La musique est un art rassembleur, vecteur de cohésion sociale, de développement psychomoteur, de réussite scolaire et d’ouverture sur le monde, dont les jeunes et la société québécoise ont plus que jamais besoin. L’importance de l’enseignement musical dans le cheminement scolaire des élèves sur les plans personnel et social n’est plus à prouver, de même que son effet direct sur leur propension à l’âge adulte à fréquenter les lieux et les institutions culturels. L’attention portée aujourd’hui à l’éducation musicale aura des répercussions sur la viabilité de nos organisations culturelles dans le futur.

Fragilisation

De plus, le milieu de la musique classique, à l’instar de nombreux autres secteurs artistiques, souhaite être plus représentatif de la diversité culturelle québécoise. L’une des conditions essentielles à ce changement de paradigme réside dans l’accès aux arts et à l’éducation musicale pour tous, particulièrement dans les écoles publiques de milieux défavorisés.

L’école est le meilleur lieu pour que nos jeunes aient la chance de toucher et découvrir de merveilleuses sources de motivation et d’épanouissement pour chacun d’eux, sans égard au milieu duquel ils proviennent. Si notre société souhaite effectivement promouvoir les valeurs d’équité qu’elle défend en éducation, en culture et dans tous les pans de la société, l’heure est au développement et au renforcement de l’enseignement des arts, notamment de la musique, dès le plus jeune âge.

Les musiciens de l’Orchestre Métropolitain et moi-même sommes de fiers ambassadeurs du talent musical québécois.
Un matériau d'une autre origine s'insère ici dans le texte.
==> config.mk <==
export PLATFORM = sky130hd
export DESIGN_NAME = sfx_sequencer
export DESIGN_NICKNAME = d
export VERILOG_FILES = /design/src/rtl/sfx_sequencer.sv
export SDC_FILE = /design/constraint.sdc
export NUM_CORES = 1
export LEC_CHECK = 0
export BUFFER_PORTS_ARGS = -buffer_cell sky130_fd_sc_hd__clkbuf_2
export CORE_ASPECT_RATIO = 0.7
export CORE_MARGIN = 2
export CORE_UTILIZATION = 45
export CTS_CLUSTER_DIAMETER = 40
export CTS_CLUSTER_SIZE = 25
export DETAILED_ROUTE_END_ITERATION = 7
export GPL_TIMING_DRIVEN = 0
export MAX_ROUTING_LAYER = met4
export SETUP_SLACK_MARGIN = 0.05
export SYNTH_ARGS = -nofsm -noshare
export SYNTH_HDL_FRONTEND = slang
export SYNTH_SLANG_ARGS = --single-unit
export TNS_END_PERCENT = 50
==> constraint.sdc <==
create_clock -name clk -period 5.3 [get_ports clk]
set_clock_uncertainty 0.15 [all_clocks]
set_input_delay 0.795 -clock clk [delete_from_list [all_inputs] [get_ports clk]]
set_output_delay 0.795 -clock clk [all_outputs]
set_load 0.05 [all_outputs]
==> src/rtl/sfx_sequencer.sv <==
// sfx_sequencer: sweeps a VCO frequency from start_freq to end_freq in
// steps of `step`, one step every max(tick_div,1) clocks. It then holds
// end_freq for hold_ticks+1 ticks and pulses done for one cycle.
//
// Ports:
//   clk, reset     - clock; asynchronous active-high reset
//   start_valid/ready, start_freq, end_freq, step, tick_div, hold_ticks,
//   mixer_in       - effect request; all fields are sampled on accept
//   abort          - synchronous cancel; the effect ends without done
//   vco_freq, mixer - registered controls for the sound generator
//   busy, done     - status: busy in SWEEP/HOLD, done pulses on completion
module sfx_sequencer #(
    parameter int FREQ_W = 12,
    parameter int DIV_W  = 16
) (
    input  logic              clk,
    input  logic              reset,
    input  logic              start_valid,
    output logic              start_ready,
    input  logic [FREQ_W-1:0] start_freq,
    input  logic [FREQ_W-1:0] end_freq,
    input  logic [7:0]        step,
    input  logic [DIV_W-1:0]  tick_div,
    input  logic [7:0]        hold_ticks,
    input  logic [3:0]        mixer_in,
    input  logic              abort,
    output logic [FREQ_W-1:0] vco_freq,
    output logic [3:0]        mixer,
    output logic              busy,
    output logic              done
);

    typedef enum logic [1:0] {IDLE, SWEEP, HOLD, DONE} state_t;

    state_t            state;
    logic [DIV_W-1:0]  tick_cnt;
    logic [7:0]        hold_cnt;
    logic [FREQ_W-1:0] end_q;
    logic [7:0]        step_q;
    logic [DIV_W-1:0]  reload_q;
    logic [7:0]        hold_q;
    logic [3:0]        mix_q;

    logic              accept;
    logic              tick;
    logic [DIV_W-1:0]  div_m1;
    logic [FREQ_W:0]   up_sum;
    logic [FREQ_W-1:0] dn_diff;
    logic [FREQ_W-1:0] step_w;
    logic [FREQ_W-1:0] next_up;
    logic [FREQ_W-1:0] next_dn;

    assign start_ready = (state == IDLE) & ~abort;
    assign accept      = start_valid & start_ready;
    assign busy        = (state == SWEEP) | (state == HOLD);
    assign done        = (state == DONE);
    assign tick        = (tick_cnt == '0);

    // tick_div of 0 behaves like 1 (tick every cycle)
    assign div_m1 = (tick_div == '0) ? '0 : tick_div - 1'b1;

    // Extra carry bit keeps the upward sum from wrapping past the top of
    // the frequency range; the downward path compares the remaining
    // distance against step, so it can never underflow. A zero step
    // jumps straight to the end frequency.
    assign step_w  = FREQ_W'(step_q);
    assign up_sum  = {1'b0, vco_freq} + (FREQ_W+1)'(step_q);
    assign dn_diff = vco_freq - end_q;
    assign next_up = (step_q == '0 || up_sum > {1'b0, end_q}) ? end_q : up_sum[FREQ_W-1:0];
    assign next_dn = (step_q == '0 || dn_diff <= step_w) ? end_q : vco_freq - step_w;

    always_ff @(posedge clk or posedge reset) begin
        if (reset) begin
            state    <= IDLE;
            vco_freq <= '0;
            mixer    <= '0;
            tick_cnt <= '0;
            hold_cnt <= '0;
            end_q    <= '0;
            step_q   <= '0;
            reload_q <= '0;
            hold_q   <= '0;
            mix_q    <= '0;
        end else begin
            case (state)
                IDLE: begin
                    if (accept) begin
                        end_q    <= end_freq;
                        step_q   <= step;
                        reload_q <= div_m1;
                        hold_q   <= hold_ticks;
                        mix_q    <= mixer_in;
                        vco_freq <= start_freq;
                        tick_cnt <= div_m1;
                        mixer    <= mixer_in;
                        state    <= SWEEP;
                    end
                end
                SWEEP, HOLD: begin
                    if (abort) begin
                        state <= IDLE;
                        mixer <= '0;
                    end else begin
                        tick_cnt <= tick ? reload_q : tick_cnt - 1'b1;
                        if (tick) begin
                            if (state == SWEEP) begin
                                if (vco_freq == end_q) begin
                                    state    <= HOLD;
                                    hold_cnt <= hold_q;
                                end else if (end_q > vco_freq) begin
                                    vco_freq <= next_up;
                                end else begin
                                    vco_freq <= next_dn;
                                end
                            end else if (hold_cnt == '0) begin
                                state <= DONE;
                                mixer <= '0;
                            end else begin
                                hold_cnt <= hold_cnt - 1'b1;
                            end
                        end
                    end
                end
                default: begin
                    // DONE (with or without abort) always returns to IDLE
                    state <= IDLE;
                    mixer <= '0;
                end
            endcase
        end
    end

endmodule

Word level (Yosys, flattened, before mapping)
Index checks and enable logic that the tools add are counted.

storage, ports and cells
  bits in writable memories = 0
  ROM bits = 0
  register bits = 86
  logic and storage cells = 83
  latch bits = 0
  memories = 0

cells by class
  add/subtract/negate cells = 6
  bitwise operators = 4
  equal/unequal tests = 16
  magnitude comparators = 3
  multipliers = 0
  muxes and demuxes = 30
  reductions and logical operators = 15
  shift operators = 0
  div/mod/pow operators = 0

operators by type and width
  cell                   count
  $mux 12                8
  $mux 16                4
  $logic_not 16->1       2
  $pmux 16 s2            1
  $sub 16x1->16 const B  2
  $mux 8                 3
  $pmux 12 s2            1
  $mux 4                 5
  $logic_not 8->1        2
  $add 12x8->13          1
  $gt 13x12->1           1
  $eq 12x12->1           1
  $gt 12x12->1           1
  $le 12x8->1            1
  $mux 2                 6
  $ne 2x2->1 const B     6
  $sub 12x12->12         1
  $sub 12x8->12          1
  $ne 3x3->1 const B     3
  $ne 4x4->1 const B     2
  $pmux 4 s2             1
  $reduce_and 4->1       2
  $sub 8x1->8 const B    1
  $reduce_and 6->1       1
  14 further kinds       17

Depth between registers and ports, before layout
  depth after elaboration = 10
  gate-level depth with buffers = 19
  mapped depth without buffers = 18

Worst setup path after synthesis
Ideal clock, no wire load.

  path kind = flip-flop to flip-flop
  start = register vco_freq[0]
  end = register vco_freq[7]
  data required time = 5028 ps
  library setup time = 122 ps
  buffers on the path = 0
  data arrival time = 4170 ps
  setup slack = 858 ps
  cell stages (with the launch flop) = 18
  cells stage by stage = dfrtp_1 -> ha_1 -> fa_1 -> nor2b_1 -> o211ai_1 -> a2bb2oi_1 -> and3_1 -> xor2_1 -> ha_1 -> a21o_1 -> a211oi_1 -> o221ai_1 -> o21ai_0 -> a21oi_1 -> or2_2 -> a221o_1 -> a21oi_1 -> nor3_1

between the ends
  cells in the longest elaborated chain, start to end = 10

RTL lines
  item                                                    RTL line  RTL
  start: declaration                                      27        output logic [FREQ_W-1:0] vco_freq,
  start signal: assignment                                93        vco_freq <= start_freq;
  start signal: assignment                                111       vco_freq <= next_up;
  start signal: assignment                                113       vco_freq <= next_dn;
  $add 12x8->13 / $sub 12x12->12 (equally long branches)  67, 68
  $gt 13x12->1 / $le 12x8->1 (equally long branches)      69, 70
  $logic_or 1x1->1, on equally long branches              69, 70
  $mux 12, on equally long branches                       69, 70
  $mux 12                                                 110       end else if (end_q > vco_freq) begin
  $mux 12                                                 107       if (vco_freq == end_q) begin
  $mux 12                                                 106       if (state == SWEEP) begin
  $mux 12                                                 105       if (tick) begin
  $mux 12                                                 100       if (abort) begin
  $pmux 12 s2                                             85        case (state)

Several ways; a longest one is shown, not always the timed one. The select of a mux whose other input is x is not followed.
A chain may end at the register's enable or synchronous reset.

Worst setup path in the final report
  start = register step_q[2]
  end = register vco_freq[7]

between the ends
  cells in the longest elaborated chain, start to end = 10

RTL lines
  item                      RTL line  RTL
  start: declaration        39        logic [7:0] step_q;
  start signal: assignment  89        step_q <= step;
  $add 12x8->13             67        assign up_sum = {1'b0, vco_freq} + (FREQ_W+1)'(step_q);
  $gt 13x12->1              69        assign next_up = (step_q == '0 || up_sum > {1'b0, end_q}) ? end_q : up_sum[FREQ_W-1:0];
  $logic_or 1x1->1          69
  $mux 12                   69
  $mux 12 (*)               110
  $mux 12 (*)               107
  $mux 12 (*)               106
  $mux 12 (*)               105
  $mux 12 (*)               100
  $pmux 12 s2 (*)           85

Mark *: on every way between the ends. The rest lies on a longest branch, timed or not. The select of a mux whose other input is x is not followed.

==> impl_metrics.toml <==
[synthesis]
synth_seq_cells = 86
sequential_to_total_area_share_from_yosys_stat = 0.320
ys_types = 69
synth.net_count = 980
syn_avg_cell_area_um2 = 7.87
synth.top_cells.by_area = "sky130_fd_sc_hd__dfrtp_1, sky130_fd_sc_hd__ha_1, sky130_fd_sc_hd__nand2_1"
netlist_instances = 856
synthFlopType = "sky130_fd_sc_hd__dfrtp_1"
yosys.area.top_type = "sky130_fd_sc_hd__dfrtp_1"
synth-edff-count = 0
synth_top_area_share = 0.320
netlist_area_um2 = 6740
ys.warnings.count = 0
proportion_of_register_bits_with_asynchronous_set_or_reset_after_synthesis = 1.00

[grt]
grt_max_degree = 69
wire_length_of_the_first_global_routing_pass_um = 33300
grt_overflow = 0
antenna_found_initial = 0
grt_usage = 0.277
grt_pass1_vias = 6019

[cells_and_area]
flow.area_growth_from_synthesis_pct = 15.4
design.final.nets = 1075
stdcell_count = 1151
antenna_cells = 0
final_layout_size_suffix_gt1_frac = 0.138

[timing]
min_period_ns = 5.15
max_freq_mhz = 194
unrepaired_setup_endpoints_after_global_routing = "no"
setup_violations = 0
worstMarginPinSlew_ns = 0.795
timing.final.hold_violations = 0
final.setup.tns_ns = 0
timing.final.crit_share = 0.972
worst_slew_margin_rel = 0.470
timing.final.max_slew_violations = 0

[setup_path]
end_kind = "register"
critPathRequiredTime_ns = 5.37
worstReg2RegEnd = "vco_freq[7]"
timing.reg2reg.setup_slack_ns = 0.15
worst-setup-path-type = "reg -> reg"
worst_setup_path_startpoint = "step_q[2]"
critPathArrivalTime_ns = 5.22
critPathMaxFanout = 8
r2r.worst_path.cells = 17
launch_point_of_the_worst_reg_to_reg_path = "step_q[2]"
cp-start-kind = "register"

[drt]
antenna_violating_nets_left = 0
drt-pass1-iter-count = 5
drt_iter0_drc = 468
wl_final_um = 20700
routed_wire_length_per_instance_um = 18.0
post_drt_via_cell_ratio = 5.67
route.detailed.drc = 0
num_vias = 6526

[place]
dp_hpwl_um = 16000
portBuffers = 82
gp_routability_congestion = 0.935
placed_cells = 1134

[floorplan]
area_of_the_die_um2 = 16000
start_util = 0.459
num_io_pins = 83
die_width_um = 150
core_area_um2 = 14700
placement_rows = 37
die_height_um = 106

[clock_network]
worstSkewPairLatency_ns = 0.35
clk_pin_slew_worst_paths_ns = 0.07
hold_buffers = 0
cts_made_buffers = 9
root_buffer = "sky130_fd_sc_hd__clkbuf_16"
cts_tree = "done"
clock_tree_buffer_depth = 2
clock-sinks = 86
clock_tree.htree_level_count = 3

[min_path]
hold_path_class = "in -> async"

[status]
status = "complete, no violations"

[flow_run]
maxCapViolCount = 0
[worst max path at each step]
stage	end	cells past startpoint
after floorplan	vco_freq[7]	17
after global placement	vco_freq[7]	17
after detailed placement	vco_freq[7]	17
after CTS	vco_freq[7]	17
after global routing	vco_freq[7]	17
final	vco_freq[7]	17
[synthesized netlist by cell type, types with 9 or more instances]
library cell	number
sky130_fd_sc_hd__dfrtp_1	86
sky130_fd_sc_hd__xor2_1	15
sky130_fd_sc_hd__xnor2_1	26
sky130_fd_sc_hd__nand3_1	13
sky130_fd_sc_hd__ha_1	57
sky130_fd_sc_hd__a21o_1	10
sky130_fd_sc_hd__a21oi_1	63
sky130_fd_sc_hd__o21ai_0	93
sky130_fd_sc_hd__nor2b_1	11
sky130_fd_sc_hd__nor3_1	31
sky130_fd_sc_hd__clkbuf_1	29
sky130_fd_sc_hd__inv_1	56
sky130_fd_sc_hd__nor2_1	67
sky130_fd_sc_hd__a31oi_1	9
sky130_fd_sc_hd__nand2_1	134
sky130_fd_sc_hd__o211ai_1	11
[registers in the layout, indices dropped and copies added (netlist names)]
name,flops
tick_cnt,16
hold_cnt,8
state,2
step_q,8
reload_q,16
mixer,4
hold_q,8
end_q,12
vco_freq,12
[cell families after synthesis]
group	synth area share
flip-flops	0.320
XOR/XNOR	0.0533
multiplexers	0.00762
AND/OR/NAND/NOR	0.225
buffers and inverters	0.0550
AO/OA/AOI/OAI	0.225
adder cells (fa/ha/maj)	0.115
[layer usage]
metal	wire length, um	share of wire	up-vias	GRT usage
met1	10900	0.52	3084	0.446
met2	8070	0.39	230	0.354
met3	1660	0.080	12	0.0536
li1	-	-	3200	-
met5	0	0	-	-
met4	138	0.0067	0	0.0425
[area by class of cell]
class | count | area [um^2]
fill | 1473 | 6910
tap | 195 | 244
multi-input combinational | 677 | 4230
clock inverter | 7 | 104
buffer | 36 | 156
clock buffer | 9 | 225
inverter | 57 | 216
sequential | 86 | 2150
timing repair buffer | 84 | 445
[cells in the final DEF (no fill, tap or decap), drive strengths merged, types with 10 or more instances in the layout]
| cell type | netlist | final |
|---|---|---|
| nand3 | 13 | 13 |
| dfrtp | 86 | 86 |
| o21ai | 95 | 95 |
| nor2b | 11 | 11 |
| xnor2 | 26 | 26 |
| or2 | 10 | 10 |
| xor2 | 15 | 15 |
| o211ai | 11 | 11 |
| nand2 | 134 | 134 |
| nor3 | 31 | 31 |
| clkbuf | 30 | 121 |
| ha | 57 | 57 |
| a21oi | 64 | 64 |
| nor2 | 67 | 67 |
| a21o | 11 | 11 |
| inv | 56 | 58 |
[worst max-delay path, stage by stage, from the launching register on]
cell                       delay [ns]
sky130_fd_sc_hd__dfrtp_1         0.38
sky130_fd_sc_hd__inv_1           0.18
sky130_fd_sc_hd__ha_1            0.26
sky130_fd_sc_hd__clkbuf_1        0.20
sky130_fd_sc_hd__a221oi_2        0.42
sky130_fd_sc_hd__o221ai_1        0.32
sky130_fd_sc_hd__o41ai_1         0.44
sky130_fd_sc_hd__xor2_1          0.17
sky130_fd_sc_hd__ha_1            0.22
sky130_fd_sc_hd__a21o_1          0.17
sky130_fd_sc_hd__a211oi_1        0.36
sky130_fd_sc_hd__o221ai_1        0.18
sky130_fd_sc_hd__o21ai_0         0.35
sky130_fd_sc_hd__a21oi_1         0.20
sky130_fd_sc_hd__or2_2           0.39
sky130_fd_sc_hd__a221o_1         0.35
sky130_fd_sc_hd__a21oi_1         0.21
sky130_fd_sc_hd__nor3_1          0.09
[metrics by stage]
step	utilization	instance area [um^2]	hold WS (ns)	setup slack, ns
6_report	0.529	7770	0.228	0.149
5_1_grt	0.529	7770	0.249	0.0540
4_1_cts	0.528	7750	0.232	0.119
3_5_place_dp	0.506	7420	0.313	0.164
3_3_place_gp	0.504	7390	0.314	0.102
2_1_floorplan	-	6740	0.296	0.858
[what timing repair did]
action                                  CTS  global route
endpoints found under the setup margin    0             9
gates resized for setup                   0             3
setup buffers                             0             1
Power is not shown: default switching activity piles up to over one toggle a cycle in this logic, so the estimate is an artifact.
Nous soutenons la relève musicale d’ici et incarnons de manière tangible le rêve d’une carrière en musique. Notre engagement s’est étendu ces dernières années avec des partenariats directs dans les commissions scolaires de Montréal.

Nous croyons fermement que la voie que nous prenons est profitable à notre communauté, et nous demandons votre soutien pour la suite. Nos musiciens et musiciennes sont pour la grande majorité formés dans les établissements québécois. La fragilisation de l’enseignement musical dans nos écoles publiques aurait un effet négatif palpable, non seulement sur le développement psycho-social des enfants et des adolescents d’aujourd’hui, mais également sur la prochaine génération de musiciens et de mélomanes qui définiront la culture québécoise et ses valeurs démocratiques.

À l’instar des organisations culturelles qui ont été appelées à se réinventer et qui ont prouvé, comme l’a fait l’OM, qu’il est possible de s’adapter en contexte de pandémie, je suis convaincu que des solutions existent et je mets à votre disposition mon équipe pour en discuter constructivement. Je joins donc ma voix aux enseignants et vous demande, Monsieur le Ministre, d’être à l’écoute du milieu, de lui donner les moyens et de mobiliser avec lui des solutions concrètes et sécuritaires pour assurer la poursuite d’un enseignement musical de qualité dans les écoles du Québec. 


 
2 commentaires
  • Jean-Pierre Lamontagne - Abonné 15 août 2020 08 h 24

    Espérons une oreille attentive...

    J'adhère à l'ensemble de votre argumentaire et souhaite sincèrement que vous soyez entendu pour le bien de tous les jeunes et pour notre bien à tous.

    Je vous remercie d'avoir pris la parole.

    Jean-Pierre Lamontagne
    Retraité

  • Patrice Soucy - Abonné 15 août 2020 08 h 46

    Les calculs de la coquille sèche

    Je ne suis pas si certain qu’il s’agisse d’un art rassembleur. Si je me souviens bien du secondaire, les genres musicaux servaient aussi bien à marquer le territoire des différentes tribus adolescentes… Prolongement naturel de la parade amoureuse, nécessaire accompagnement de ses peines et tourments, il faut avoir tout oublié de sa jeunesse pour ne pas voir à quel point la musique est le premier des arts, le plus fort, l’indispensable. A moins de s’être réduit à une coquille sêche qui cogne entre les murs d’un bureau, on ne fait pas de calcul avec les sentiments. On enseigne la musique parce qu’il le faut. Parce que l’air doit vibrer et se maitriser. Parce que vous êtes et devez.